▶ **DIRECTIONS**
Match the word "under". Return each line of the data below where it appears.
::: SUPPLIED MATERIAL :::
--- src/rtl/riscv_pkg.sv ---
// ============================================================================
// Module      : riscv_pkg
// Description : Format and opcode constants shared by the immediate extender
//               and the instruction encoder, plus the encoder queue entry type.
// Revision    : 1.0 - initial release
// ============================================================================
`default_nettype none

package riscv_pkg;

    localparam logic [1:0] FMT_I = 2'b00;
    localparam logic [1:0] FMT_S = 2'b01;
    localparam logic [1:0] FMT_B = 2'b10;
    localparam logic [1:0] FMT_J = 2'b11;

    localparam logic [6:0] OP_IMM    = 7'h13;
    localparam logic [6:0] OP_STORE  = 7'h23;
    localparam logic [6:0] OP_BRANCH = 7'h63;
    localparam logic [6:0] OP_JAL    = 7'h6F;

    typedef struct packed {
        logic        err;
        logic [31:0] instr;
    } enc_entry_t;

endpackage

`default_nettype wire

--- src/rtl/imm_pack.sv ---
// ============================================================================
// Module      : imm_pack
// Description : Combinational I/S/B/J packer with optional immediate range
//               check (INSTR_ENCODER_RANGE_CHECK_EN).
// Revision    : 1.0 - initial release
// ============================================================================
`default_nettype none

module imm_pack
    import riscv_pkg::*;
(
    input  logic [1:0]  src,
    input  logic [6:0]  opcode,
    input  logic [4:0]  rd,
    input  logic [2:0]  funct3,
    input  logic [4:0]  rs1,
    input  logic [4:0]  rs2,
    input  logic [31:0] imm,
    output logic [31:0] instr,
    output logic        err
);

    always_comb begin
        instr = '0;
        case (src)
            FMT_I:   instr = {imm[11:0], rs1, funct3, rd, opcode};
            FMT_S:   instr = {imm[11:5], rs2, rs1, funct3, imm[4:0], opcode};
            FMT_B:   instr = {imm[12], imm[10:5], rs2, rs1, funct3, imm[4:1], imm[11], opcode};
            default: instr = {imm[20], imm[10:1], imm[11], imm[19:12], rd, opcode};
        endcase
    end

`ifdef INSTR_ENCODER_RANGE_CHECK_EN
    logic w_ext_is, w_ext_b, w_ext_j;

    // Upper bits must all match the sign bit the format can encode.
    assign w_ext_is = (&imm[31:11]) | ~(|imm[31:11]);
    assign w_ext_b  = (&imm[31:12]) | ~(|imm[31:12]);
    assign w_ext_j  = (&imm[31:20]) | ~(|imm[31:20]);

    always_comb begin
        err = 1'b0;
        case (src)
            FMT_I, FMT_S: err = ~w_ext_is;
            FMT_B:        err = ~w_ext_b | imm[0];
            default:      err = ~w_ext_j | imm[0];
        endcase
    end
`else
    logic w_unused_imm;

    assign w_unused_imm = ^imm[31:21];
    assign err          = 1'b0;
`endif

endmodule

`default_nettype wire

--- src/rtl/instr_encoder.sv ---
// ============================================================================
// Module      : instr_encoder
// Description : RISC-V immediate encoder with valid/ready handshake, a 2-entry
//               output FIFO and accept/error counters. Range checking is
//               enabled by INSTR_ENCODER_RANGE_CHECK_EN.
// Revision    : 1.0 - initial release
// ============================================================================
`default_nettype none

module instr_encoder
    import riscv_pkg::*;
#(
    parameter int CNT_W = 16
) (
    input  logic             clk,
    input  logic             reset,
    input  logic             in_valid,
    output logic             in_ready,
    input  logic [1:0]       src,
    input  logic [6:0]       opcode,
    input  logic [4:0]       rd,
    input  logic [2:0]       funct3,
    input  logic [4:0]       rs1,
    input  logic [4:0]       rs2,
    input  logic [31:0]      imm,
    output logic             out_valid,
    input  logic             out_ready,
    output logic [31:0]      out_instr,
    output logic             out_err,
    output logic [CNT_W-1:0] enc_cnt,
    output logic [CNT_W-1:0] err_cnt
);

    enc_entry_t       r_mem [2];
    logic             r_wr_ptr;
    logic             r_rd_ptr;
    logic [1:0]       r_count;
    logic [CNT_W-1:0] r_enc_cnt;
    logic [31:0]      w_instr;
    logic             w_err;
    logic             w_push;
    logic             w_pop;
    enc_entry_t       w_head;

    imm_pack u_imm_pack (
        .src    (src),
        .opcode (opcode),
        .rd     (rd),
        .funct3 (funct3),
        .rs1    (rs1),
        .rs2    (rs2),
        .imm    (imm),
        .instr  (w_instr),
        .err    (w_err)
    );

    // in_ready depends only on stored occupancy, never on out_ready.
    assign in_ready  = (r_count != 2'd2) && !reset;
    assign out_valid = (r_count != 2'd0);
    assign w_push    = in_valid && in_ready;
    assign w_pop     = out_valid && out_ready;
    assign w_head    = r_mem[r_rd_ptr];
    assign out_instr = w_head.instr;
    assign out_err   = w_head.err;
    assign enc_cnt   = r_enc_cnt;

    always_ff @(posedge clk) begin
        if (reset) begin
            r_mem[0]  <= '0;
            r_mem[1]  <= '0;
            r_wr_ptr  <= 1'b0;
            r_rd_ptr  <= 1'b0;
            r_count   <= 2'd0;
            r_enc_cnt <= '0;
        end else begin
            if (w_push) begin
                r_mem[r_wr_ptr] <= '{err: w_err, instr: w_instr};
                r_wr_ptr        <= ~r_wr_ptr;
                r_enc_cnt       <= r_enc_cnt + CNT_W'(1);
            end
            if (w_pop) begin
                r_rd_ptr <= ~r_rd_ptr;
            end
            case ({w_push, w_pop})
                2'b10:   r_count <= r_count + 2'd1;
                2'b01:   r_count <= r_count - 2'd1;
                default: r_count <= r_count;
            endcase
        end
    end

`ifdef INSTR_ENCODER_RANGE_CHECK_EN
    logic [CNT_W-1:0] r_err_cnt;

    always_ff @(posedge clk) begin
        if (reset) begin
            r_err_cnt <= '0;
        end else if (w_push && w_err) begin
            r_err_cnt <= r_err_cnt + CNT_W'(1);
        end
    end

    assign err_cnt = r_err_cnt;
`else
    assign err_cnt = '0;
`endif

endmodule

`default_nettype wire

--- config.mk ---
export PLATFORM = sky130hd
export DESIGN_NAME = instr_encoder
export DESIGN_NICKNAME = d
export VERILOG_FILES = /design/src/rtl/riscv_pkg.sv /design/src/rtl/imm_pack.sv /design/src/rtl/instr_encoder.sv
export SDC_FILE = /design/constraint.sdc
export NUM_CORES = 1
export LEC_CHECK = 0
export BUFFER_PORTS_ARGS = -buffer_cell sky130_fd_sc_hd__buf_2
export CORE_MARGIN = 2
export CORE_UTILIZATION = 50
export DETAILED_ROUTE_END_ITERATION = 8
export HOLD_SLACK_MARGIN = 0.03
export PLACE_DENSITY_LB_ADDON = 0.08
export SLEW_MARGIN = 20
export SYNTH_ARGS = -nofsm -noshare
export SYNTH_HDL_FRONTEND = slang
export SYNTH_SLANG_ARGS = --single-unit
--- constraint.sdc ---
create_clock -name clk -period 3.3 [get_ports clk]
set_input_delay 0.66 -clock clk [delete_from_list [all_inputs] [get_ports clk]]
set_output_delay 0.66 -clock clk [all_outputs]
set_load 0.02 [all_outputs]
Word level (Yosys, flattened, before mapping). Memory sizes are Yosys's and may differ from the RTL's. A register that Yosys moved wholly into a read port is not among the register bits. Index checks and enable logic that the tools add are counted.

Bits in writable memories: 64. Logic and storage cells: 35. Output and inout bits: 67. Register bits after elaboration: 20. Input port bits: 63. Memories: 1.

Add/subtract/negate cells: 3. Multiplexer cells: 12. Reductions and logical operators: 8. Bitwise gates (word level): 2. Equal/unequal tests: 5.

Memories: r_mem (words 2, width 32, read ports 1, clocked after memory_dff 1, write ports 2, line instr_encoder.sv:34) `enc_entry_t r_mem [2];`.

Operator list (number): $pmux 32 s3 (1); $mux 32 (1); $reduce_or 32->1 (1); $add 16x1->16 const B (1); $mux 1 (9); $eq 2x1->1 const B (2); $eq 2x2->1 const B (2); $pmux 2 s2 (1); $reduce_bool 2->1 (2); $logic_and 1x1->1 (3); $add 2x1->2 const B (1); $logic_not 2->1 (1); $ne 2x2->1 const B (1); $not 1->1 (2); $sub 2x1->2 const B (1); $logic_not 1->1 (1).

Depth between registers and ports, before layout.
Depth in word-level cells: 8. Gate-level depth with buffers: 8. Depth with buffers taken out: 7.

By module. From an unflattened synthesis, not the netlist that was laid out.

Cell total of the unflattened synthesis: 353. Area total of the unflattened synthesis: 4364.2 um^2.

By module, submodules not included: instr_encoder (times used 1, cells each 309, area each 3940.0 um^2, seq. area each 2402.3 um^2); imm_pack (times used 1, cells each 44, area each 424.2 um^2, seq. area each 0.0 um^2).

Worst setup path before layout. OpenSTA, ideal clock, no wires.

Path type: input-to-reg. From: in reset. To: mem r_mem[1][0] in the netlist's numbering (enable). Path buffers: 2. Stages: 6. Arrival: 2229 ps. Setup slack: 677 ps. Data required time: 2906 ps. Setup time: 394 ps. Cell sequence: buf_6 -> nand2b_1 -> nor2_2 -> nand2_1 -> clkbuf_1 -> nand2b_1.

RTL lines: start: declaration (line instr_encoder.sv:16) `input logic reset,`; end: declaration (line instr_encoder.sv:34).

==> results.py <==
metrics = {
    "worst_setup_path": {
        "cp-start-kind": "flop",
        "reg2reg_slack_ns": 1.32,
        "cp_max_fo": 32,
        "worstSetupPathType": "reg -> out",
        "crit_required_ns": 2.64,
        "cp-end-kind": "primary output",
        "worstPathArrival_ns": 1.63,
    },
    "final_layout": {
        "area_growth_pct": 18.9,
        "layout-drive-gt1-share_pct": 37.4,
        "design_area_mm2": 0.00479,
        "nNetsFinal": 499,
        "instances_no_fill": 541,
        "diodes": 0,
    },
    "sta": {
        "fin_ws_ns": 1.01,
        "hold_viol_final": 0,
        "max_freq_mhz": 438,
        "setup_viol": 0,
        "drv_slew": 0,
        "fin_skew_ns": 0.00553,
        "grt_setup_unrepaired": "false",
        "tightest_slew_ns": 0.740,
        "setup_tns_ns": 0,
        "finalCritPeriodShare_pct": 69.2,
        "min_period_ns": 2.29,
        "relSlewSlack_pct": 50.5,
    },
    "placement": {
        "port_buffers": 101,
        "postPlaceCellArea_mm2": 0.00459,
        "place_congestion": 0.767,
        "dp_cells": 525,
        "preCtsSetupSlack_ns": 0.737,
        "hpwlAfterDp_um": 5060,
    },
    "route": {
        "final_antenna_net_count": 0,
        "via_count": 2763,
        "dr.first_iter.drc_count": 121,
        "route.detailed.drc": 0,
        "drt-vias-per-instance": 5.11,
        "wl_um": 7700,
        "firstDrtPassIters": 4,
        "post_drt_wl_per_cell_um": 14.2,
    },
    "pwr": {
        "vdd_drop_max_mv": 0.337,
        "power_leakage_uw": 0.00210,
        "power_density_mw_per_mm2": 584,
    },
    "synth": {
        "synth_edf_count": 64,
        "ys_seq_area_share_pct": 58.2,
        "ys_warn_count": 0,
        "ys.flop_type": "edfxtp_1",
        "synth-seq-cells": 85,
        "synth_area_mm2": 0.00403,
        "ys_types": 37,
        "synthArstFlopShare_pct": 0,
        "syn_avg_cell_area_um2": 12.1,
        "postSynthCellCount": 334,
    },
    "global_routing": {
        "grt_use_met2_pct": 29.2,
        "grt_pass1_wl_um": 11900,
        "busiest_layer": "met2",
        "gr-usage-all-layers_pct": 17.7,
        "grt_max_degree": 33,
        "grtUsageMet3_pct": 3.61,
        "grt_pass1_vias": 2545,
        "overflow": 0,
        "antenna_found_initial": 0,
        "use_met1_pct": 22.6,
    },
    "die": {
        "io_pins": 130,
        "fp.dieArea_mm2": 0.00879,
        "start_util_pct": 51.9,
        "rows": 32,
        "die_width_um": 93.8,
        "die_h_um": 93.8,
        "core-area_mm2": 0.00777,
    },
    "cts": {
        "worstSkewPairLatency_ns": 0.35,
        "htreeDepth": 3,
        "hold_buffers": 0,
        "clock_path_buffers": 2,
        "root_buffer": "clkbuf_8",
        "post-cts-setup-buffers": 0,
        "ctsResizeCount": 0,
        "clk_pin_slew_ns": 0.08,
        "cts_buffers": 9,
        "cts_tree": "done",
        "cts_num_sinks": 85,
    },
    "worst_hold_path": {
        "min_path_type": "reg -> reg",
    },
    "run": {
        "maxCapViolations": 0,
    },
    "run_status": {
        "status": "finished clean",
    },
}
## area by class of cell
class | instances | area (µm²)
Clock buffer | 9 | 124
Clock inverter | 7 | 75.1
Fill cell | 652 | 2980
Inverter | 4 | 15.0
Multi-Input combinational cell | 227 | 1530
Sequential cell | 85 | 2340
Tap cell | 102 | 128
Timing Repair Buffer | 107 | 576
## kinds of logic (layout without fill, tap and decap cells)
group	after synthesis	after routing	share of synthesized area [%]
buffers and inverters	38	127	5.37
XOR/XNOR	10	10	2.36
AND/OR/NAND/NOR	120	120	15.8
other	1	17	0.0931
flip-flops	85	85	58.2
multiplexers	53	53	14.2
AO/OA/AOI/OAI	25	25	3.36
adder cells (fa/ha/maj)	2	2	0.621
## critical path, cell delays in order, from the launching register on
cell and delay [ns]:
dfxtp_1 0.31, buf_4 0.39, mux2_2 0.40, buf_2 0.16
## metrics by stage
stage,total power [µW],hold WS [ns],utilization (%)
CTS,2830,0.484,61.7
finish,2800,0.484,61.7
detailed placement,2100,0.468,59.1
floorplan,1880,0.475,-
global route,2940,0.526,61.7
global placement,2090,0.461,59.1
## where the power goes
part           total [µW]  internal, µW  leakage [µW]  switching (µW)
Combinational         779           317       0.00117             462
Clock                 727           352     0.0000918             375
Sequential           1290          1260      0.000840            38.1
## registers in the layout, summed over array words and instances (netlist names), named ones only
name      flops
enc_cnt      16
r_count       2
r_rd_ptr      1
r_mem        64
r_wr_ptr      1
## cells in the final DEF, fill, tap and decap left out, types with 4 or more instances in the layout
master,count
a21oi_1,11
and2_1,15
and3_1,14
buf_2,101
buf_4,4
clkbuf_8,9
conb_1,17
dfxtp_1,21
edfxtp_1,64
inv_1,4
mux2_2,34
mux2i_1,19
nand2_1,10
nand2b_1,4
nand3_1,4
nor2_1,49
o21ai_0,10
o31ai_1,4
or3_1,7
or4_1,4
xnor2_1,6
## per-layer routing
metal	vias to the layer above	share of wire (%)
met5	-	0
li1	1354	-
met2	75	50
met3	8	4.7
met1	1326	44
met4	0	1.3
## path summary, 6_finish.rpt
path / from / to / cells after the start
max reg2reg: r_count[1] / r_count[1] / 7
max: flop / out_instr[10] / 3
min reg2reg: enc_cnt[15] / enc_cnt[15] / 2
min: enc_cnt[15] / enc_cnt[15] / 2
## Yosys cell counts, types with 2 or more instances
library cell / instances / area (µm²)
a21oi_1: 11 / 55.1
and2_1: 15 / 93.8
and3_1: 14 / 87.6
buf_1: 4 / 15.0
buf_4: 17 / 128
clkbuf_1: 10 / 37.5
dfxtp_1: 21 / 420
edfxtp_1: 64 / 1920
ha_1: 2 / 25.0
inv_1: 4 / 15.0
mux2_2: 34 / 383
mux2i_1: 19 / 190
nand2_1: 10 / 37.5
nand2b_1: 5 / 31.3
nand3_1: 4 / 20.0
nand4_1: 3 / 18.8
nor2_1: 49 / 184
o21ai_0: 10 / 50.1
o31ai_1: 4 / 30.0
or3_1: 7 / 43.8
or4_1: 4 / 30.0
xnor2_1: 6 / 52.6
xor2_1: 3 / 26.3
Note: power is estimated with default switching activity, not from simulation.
:::
::: SUPPLIED MATERIAL :::
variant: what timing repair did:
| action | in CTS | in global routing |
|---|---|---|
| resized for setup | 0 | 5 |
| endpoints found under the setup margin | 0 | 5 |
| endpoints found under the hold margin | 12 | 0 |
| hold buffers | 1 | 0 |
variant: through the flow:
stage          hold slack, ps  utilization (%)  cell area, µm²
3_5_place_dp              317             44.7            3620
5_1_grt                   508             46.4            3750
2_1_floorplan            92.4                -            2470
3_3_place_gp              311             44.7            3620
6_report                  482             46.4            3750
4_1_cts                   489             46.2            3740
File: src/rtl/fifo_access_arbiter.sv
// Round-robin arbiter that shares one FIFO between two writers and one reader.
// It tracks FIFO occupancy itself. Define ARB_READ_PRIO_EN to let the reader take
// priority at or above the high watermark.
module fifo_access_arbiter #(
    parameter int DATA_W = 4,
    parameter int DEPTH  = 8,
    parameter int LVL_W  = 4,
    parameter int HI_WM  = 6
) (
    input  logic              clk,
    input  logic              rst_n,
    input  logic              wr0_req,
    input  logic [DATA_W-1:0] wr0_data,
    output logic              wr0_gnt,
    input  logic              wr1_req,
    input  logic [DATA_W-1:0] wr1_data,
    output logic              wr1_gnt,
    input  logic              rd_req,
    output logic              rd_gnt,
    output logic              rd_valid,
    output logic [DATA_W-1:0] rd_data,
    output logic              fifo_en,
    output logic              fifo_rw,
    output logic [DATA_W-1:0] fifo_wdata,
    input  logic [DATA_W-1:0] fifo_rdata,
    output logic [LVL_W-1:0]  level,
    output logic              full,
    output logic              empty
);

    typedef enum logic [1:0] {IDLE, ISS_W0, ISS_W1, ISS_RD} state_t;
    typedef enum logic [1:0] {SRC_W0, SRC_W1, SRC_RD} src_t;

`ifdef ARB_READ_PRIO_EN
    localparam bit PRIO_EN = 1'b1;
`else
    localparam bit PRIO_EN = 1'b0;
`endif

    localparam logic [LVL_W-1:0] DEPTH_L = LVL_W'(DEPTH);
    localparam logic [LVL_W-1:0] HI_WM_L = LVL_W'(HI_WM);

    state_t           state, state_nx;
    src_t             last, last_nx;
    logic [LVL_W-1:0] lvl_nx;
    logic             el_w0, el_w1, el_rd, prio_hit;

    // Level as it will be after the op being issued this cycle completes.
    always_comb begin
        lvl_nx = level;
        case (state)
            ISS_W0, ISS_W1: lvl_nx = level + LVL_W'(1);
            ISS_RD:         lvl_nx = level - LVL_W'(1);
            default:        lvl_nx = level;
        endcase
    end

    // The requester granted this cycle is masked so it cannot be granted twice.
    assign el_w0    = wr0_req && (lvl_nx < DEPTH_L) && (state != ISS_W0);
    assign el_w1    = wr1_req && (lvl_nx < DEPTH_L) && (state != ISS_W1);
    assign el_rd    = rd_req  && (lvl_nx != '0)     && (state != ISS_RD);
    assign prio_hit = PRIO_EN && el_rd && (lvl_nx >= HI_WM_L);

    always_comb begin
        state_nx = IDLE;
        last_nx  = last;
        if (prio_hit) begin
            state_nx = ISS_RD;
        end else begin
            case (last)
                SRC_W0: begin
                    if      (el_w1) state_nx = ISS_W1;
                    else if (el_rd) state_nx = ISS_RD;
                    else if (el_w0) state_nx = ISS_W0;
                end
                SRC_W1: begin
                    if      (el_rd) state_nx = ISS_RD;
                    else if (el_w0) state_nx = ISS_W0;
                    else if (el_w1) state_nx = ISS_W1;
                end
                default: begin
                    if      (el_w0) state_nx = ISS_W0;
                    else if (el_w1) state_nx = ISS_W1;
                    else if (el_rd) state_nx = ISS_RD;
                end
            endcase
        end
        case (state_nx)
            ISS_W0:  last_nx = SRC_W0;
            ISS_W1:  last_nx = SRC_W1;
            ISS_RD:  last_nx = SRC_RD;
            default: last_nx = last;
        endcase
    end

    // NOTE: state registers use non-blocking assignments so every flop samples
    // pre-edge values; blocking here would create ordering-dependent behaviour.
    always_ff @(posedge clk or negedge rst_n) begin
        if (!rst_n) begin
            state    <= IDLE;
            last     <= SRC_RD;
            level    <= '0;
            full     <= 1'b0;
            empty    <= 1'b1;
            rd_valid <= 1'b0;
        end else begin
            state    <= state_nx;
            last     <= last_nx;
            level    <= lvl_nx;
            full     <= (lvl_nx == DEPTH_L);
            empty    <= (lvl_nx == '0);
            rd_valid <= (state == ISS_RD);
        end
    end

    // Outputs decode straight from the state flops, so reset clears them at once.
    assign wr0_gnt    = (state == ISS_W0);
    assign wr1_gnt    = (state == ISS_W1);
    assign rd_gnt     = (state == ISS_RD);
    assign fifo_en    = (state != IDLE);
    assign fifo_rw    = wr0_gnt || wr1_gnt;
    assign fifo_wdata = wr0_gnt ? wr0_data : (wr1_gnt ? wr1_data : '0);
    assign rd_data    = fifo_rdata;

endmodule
:::
▶ **TASK OUTPUT**
| endpoints found under the setup margin | 0 | 5 |
| endpoints found under the hold margin | 12 | 0 |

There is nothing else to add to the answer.